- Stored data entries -
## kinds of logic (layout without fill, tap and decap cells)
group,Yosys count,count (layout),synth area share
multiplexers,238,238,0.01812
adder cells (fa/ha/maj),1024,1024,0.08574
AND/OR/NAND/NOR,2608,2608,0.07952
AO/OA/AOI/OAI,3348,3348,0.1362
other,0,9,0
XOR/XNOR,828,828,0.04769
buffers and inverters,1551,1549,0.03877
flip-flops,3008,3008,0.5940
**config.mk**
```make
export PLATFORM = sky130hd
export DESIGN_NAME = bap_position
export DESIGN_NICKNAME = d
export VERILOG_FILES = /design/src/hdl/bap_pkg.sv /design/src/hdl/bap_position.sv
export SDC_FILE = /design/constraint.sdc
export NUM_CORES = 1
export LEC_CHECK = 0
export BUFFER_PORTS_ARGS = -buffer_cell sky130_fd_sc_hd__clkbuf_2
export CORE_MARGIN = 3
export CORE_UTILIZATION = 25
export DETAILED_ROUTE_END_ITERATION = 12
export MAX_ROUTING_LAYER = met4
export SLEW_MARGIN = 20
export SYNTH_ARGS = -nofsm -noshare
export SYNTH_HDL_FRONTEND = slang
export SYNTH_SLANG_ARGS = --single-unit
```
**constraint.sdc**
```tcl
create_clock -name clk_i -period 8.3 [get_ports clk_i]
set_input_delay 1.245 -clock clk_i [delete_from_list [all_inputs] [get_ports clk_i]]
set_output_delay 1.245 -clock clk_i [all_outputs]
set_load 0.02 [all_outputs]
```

---

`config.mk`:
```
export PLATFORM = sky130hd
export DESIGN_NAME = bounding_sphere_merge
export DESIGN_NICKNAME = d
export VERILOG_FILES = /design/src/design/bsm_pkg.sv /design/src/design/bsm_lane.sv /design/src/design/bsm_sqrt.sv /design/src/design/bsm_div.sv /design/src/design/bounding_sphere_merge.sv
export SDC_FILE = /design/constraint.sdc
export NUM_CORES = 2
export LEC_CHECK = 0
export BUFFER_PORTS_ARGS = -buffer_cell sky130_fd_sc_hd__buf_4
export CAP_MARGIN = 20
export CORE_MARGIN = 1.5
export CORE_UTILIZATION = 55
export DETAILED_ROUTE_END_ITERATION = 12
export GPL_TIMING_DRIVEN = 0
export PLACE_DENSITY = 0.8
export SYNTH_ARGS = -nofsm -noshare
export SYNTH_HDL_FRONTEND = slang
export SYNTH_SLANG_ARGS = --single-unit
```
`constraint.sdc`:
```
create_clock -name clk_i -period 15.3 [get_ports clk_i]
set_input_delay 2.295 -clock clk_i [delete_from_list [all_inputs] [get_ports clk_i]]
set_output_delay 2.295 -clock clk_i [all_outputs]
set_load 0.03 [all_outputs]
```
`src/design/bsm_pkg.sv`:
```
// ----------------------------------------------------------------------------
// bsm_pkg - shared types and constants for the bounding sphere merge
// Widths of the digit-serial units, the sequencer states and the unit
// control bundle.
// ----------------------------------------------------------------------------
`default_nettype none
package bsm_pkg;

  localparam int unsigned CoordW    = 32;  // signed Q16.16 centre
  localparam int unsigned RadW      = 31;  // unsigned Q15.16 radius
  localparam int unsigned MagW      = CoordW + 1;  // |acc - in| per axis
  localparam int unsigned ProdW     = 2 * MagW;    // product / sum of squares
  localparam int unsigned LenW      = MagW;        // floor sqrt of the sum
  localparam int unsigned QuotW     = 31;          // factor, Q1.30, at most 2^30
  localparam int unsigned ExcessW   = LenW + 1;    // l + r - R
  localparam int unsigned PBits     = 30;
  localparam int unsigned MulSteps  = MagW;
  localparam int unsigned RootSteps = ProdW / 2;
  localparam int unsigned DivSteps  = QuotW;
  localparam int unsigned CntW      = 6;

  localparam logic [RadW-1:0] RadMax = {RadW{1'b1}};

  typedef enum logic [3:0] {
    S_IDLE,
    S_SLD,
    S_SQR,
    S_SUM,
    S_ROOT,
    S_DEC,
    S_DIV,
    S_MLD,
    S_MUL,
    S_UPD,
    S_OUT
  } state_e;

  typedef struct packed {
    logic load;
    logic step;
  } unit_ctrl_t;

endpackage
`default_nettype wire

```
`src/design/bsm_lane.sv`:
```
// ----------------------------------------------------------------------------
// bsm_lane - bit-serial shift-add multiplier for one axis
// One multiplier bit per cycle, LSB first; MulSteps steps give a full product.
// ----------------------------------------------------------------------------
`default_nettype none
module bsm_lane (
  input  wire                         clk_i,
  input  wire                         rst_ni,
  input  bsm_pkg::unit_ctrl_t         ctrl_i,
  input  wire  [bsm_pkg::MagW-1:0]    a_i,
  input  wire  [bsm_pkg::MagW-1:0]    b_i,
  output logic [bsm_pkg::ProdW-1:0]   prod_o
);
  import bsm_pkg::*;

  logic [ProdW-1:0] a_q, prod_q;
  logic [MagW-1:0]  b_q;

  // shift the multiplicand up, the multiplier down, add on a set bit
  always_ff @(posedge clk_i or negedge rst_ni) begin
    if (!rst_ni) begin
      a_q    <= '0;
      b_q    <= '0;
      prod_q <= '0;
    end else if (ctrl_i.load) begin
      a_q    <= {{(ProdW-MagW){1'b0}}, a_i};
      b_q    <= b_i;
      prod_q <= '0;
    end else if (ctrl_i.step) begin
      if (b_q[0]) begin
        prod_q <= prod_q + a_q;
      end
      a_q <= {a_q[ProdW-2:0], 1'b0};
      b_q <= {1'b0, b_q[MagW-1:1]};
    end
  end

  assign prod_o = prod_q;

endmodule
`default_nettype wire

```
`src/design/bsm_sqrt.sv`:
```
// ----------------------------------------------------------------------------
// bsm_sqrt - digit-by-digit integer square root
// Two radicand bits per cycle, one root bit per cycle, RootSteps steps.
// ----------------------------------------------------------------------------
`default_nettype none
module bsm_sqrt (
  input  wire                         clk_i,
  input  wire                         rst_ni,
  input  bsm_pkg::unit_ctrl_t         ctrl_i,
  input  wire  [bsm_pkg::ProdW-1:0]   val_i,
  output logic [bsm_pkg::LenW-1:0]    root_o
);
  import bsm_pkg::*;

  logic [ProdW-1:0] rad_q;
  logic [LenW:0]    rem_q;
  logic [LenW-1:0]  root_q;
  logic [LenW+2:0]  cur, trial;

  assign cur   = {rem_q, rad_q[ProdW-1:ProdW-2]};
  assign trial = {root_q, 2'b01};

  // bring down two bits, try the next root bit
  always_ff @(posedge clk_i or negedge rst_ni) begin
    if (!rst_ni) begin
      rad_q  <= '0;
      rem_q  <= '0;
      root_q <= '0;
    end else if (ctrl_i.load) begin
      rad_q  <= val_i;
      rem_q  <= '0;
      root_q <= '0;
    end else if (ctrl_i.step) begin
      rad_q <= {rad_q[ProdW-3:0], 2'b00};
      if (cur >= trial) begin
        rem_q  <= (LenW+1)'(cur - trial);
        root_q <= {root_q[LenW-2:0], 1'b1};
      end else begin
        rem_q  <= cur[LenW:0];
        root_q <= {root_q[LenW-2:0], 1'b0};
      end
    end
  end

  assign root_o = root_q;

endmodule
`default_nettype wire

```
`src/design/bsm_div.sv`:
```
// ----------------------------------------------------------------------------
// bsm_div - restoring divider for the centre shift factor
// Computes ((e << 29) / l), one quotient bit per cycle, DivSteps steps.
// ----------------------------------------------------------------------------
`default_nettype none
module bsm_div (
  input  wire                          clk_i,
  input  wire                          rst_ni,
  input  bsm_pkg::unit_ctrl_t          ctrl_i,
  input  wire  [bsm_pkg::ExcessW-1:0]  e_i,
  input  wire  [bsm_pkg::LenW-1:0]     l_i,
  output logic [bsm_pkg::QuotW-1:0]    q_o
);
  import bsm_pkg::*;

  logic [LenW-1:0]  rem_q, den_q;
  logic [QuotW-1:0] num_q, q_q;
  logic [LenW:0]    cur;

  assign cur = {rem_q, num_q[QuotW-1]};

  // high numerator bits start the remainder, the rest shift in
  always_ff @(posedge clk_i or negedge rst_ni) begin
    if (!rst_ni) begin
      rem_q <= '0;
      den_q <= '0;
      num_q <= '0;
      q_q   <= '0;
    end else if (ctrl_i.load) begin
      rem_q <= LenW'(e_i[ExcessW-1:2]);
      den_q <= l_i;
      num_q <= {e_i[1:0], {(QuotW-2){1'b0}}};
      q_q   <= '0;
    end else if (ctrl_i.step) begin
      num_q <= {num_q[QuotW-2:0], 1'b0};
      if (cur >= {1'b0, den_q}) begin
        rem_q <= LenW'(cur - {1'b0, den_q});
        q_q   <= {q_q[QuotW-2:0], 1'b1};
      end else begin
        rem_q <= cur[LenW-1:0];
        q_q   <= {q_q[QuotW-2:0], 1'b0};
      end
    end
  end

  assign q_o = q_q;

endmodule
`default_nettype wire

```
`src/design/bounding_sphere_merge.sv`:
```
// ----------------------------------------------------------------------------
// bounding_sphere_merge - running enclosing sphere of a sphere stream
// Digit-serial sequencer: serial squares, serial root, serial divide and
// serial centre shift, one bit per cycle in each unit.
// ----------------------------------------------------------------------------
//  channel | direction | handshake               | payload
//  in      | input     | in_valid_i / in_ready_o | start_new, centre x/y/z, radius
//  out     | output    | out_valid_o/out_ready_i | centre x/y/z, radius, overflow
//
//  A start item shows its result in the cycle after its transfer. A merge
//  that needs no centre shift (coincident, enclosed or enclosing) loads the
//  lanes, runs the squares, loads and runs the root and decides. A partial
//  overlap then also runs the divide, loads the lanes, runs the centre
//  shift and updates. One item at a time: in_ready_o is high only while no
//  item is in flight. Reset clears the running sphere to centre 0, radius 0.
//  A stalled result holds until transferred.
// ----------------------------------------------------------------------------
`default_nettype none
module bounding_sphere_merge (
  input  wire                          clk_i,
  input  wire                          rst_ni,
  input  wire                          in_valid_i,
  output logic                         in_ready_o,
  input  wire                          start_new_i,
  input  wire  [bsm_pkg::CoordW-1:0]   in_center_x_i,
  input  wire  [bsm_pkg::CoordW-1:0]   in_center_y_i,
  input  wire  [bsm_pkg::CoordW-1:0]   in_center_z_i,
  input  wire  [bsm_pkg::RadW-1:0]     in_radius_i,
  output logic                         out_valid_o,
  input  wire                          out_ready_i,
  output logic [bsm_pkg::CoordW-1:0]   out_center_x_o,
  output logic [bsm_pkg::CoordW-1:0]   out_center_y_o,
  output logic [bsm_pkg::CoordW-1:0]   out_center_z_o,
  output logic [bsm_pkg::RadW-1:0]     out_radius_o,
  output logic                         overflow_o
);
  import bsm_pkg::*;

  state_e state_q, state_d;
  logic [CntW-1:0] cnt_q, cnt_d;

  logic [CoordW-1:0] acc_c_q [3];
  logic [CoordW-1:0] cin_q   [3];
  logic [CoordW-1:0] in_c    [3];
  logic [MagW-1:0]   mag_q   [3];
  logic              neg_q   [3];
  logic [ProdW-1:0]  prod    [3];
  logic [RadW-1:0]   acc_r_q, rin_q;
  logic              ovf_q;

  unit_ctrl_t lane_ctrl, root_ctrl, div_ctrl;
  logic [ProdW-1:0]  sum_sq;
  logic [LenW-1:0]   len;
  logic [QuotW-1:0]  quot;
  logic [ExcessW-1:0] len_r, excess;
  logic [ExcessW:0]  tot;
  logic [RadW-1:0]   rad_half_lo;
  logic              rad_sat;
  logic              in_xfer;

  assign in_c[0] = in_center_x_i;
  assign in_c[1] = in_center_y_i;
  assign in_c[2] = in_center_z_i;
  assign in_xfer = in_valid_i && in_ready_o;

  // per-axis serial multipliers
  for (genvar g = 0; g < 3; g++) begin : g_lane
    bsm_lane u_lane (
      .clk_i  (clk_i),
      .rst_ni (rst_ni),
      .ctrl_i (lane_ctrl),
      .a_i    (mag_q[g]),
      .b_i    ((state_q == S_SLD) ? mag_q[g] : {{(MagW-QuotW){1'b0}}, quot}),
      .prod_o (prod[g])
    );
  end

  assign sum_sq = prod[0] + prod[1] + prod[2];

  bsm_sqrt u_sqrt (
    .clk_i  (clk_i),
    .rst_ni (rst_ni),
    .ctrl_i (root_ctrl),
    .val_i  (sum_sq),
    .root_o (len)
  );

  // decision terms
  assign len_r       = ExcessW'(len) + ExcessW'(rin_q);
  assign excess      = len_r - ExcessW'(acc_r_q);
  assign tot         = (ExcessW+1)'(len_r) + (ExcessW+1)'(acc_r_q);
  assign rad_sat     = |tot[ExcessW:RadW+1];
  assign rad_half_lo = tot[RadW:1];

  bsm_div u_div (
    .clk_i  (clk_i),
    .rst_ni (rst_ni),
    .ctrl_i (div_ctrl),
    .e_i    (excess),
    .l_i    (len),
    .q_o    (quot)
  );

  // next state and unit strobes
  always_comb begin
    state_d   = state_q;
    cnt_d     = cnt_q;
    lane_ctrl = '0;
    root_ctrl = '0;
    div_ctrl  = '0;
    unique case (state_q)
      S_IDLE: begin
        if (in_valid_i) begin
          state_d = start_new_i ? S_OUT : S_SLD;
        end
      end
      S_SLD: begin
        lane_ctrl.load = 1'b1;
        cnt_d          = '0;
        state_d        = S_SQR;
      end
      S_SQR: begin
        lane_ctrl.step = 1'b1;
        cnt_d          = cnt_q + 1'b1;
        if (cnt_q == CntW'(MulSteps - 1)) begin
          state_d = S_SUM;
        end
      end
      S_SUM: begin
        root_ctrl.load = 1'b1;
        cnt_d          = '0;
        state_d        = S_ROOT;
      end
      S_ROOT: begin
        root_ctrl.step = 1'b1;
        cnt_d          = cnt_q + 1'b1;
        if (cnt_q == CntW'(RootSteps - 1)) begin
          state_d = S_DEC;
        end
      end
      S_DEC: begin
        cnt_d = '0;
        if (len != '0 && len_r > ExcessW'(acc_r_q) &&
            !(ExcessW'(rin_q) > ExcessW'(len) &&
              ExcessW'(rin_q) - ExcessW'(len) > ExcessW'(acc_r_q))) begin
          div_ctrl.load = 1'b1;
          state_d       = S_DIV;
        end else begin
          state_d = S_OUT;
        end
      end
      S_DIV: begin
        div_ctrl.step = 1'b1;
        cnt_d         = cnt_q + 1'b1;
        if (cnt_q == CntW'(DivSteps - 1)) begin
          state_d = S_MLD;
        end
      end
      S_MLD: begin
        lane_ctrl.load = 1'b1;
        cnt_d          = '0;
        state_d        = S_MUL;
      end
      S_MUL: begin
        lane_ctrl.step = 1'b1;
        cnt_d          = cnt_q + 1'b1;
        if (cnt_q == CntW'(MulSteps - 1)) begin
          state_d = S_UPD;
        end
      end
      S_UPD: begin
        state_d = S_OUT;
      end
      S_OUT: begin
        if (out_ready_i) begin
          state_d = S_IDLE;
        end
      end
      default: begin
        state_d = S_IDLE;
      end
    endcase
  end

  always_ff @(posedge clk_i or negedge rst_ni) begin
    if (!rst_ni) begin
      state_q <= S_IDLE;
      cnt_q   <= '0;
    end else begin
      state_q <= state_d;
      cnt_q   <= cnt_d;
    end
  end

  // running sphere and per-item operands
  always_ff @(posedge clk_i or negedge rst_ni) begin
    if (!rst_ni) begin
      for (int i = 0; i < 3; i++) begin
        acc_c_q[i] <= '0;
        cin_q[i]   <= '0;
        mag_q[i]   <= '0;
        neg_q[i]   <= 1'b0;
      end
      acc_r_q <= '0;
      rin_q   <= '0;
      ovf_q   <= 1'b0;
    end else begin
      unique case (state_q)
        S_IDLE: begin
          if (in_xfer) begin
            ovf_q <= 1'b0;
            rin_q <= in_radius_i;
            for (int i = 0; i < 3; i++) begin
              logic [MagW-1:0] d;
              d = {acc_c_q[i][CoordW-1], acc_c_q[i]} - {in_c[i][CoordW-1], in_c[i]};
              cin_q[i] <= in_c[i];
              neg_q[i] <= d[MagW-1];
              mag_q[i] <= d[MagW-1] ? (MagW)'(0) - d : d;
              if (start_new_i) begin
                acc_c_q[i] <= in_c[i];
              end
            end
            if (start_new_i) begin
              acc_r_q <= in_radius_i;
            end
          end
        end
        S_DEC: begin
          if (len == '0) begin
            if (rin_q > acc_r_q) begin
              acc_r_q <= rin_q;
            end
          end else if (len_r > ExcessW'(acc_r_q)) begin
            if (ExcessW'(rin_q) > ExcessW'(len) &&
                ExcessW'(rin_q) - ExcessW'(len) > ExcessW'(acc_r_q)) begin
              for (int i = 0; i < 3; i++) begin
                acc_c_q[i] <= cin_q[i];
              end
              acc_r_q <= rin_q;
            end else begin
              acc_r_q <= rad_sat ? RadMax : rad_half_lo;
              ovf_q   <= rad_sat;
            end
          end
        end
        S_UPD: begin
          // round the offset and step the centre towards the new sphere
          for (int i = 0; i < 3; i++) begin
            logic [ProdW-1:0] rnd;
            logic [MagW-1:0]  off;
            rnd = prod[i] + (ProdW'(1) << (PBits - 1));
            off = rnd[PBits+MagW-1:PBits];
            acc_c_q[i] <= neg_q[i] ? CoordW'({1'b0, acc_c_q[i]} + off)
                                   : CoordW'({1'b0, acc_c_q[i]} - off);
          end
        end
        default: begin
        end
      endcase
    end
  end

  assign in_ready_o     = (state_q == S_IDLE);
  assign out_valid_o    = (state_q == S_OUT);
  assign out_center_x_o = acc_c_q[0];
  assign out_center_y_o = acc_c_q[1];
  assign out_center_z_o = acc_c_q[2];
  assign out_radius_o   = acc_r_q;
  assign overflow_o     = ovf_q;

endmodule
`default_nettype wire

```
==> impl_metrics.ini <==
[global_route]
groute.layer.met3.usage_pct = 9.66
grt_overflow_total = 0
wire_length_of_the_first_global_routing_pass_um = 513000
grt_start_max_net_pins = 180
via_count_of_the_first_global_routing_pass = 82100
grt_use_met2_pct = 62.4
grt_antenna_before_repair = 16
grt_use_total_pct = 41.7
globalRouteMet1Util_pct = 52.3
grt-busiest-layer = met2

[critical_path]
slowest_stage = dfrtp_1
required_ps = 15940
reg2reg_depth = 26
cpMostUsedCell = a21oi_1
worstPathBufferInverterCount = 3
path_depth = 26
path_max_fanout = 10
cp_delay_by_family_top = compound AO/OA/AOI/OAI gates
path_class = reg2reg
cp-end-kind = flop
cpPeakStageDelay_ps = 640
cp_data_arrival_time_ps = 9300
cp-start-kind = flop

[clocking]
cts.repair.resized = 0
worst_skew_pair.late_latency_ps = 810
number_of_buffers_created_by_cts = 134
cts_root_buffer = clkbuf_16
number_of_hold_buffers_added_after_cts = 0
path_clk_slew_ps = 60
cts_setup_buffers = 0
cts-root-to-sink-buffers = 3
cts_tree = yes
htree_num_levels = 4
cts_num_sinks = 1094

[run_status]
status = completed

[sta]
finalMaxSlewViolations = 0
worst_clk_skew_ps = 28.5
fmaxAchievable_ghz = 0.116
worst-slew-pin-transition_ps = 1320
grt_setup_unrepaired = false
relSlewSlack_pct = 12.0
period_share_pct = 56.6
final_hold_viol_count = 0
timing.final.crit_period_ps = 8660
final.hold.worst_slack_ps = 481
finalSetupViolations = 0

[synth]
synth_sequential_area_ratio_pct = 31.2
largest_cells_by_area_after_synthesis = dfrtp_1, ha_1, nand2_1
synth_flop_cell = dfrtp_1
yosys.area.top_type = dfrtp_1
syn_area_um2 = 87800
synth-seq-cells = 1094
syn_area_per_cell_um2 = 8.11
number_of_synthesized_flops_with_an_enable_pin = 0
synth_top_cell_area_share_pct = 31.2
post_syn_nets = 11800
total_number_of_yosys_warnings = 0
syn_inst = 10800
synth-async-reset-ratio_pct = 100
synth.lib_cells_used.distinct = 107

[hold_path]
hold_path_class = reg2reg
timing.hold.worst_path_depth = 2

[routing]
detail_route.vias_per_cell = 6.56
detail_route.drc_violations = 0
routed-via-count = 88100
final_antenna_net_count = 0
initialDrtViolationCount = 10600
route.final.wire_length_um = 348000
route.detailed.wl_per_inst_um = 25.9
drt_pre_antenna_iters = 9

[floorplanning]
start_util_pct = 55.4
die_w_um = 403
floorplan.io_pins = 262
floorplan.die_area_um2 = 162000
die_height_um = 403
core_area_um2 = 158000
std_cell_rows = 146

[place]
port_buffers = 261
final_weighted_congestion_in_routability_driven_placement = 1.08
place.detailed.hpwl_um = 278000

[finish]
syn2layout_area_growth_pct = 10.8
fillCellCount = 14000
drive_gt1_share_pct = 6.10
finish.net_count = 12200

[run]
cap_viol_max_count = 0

==

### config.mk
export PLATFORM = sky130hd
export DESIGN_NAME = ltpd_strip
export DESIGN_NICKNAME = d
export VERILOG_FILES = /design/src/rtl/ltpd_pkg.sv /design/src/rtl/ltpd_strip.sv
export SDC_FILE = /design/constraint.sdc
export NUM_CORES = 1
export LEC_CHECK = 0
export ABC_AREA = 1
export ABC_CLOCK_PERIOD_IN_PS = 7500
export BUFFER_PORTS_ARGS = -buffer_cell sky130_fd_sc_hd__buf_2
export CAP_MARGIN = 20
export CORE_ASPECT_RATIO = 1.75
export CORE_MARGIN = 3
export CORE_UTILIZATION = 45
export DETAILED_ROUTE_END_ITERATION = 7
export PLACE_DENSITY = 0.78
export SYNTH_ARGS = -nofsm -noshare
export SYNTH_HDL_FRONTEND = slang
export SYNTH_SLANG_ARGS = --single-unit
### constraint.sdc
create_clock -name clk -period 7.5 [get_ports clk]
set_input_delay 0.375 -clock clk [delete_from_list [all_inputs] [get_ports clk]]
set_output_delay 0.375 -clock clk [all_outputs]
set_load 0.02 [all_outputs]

- Task statement -
Output the lines above between the one holding "multiplexers,238,238,0.01812" and the one holding "buffers and inverters,1551,1549,0.03877", inclusive, with nothing before or after them.

- Answer to the exercise -
multiplexers,238,238,0.01812
adder cells (fa/ha/maj),1024,1024,0.08574
AND/OR/NAND/NOR,2608,2608,0.07952
AO/OA/AOI/OAI,3348,3348,0.1362
other,0,9,0
XOR/XNOR,828,828,0.04769
buffers and inverters,1551,1549,0.03877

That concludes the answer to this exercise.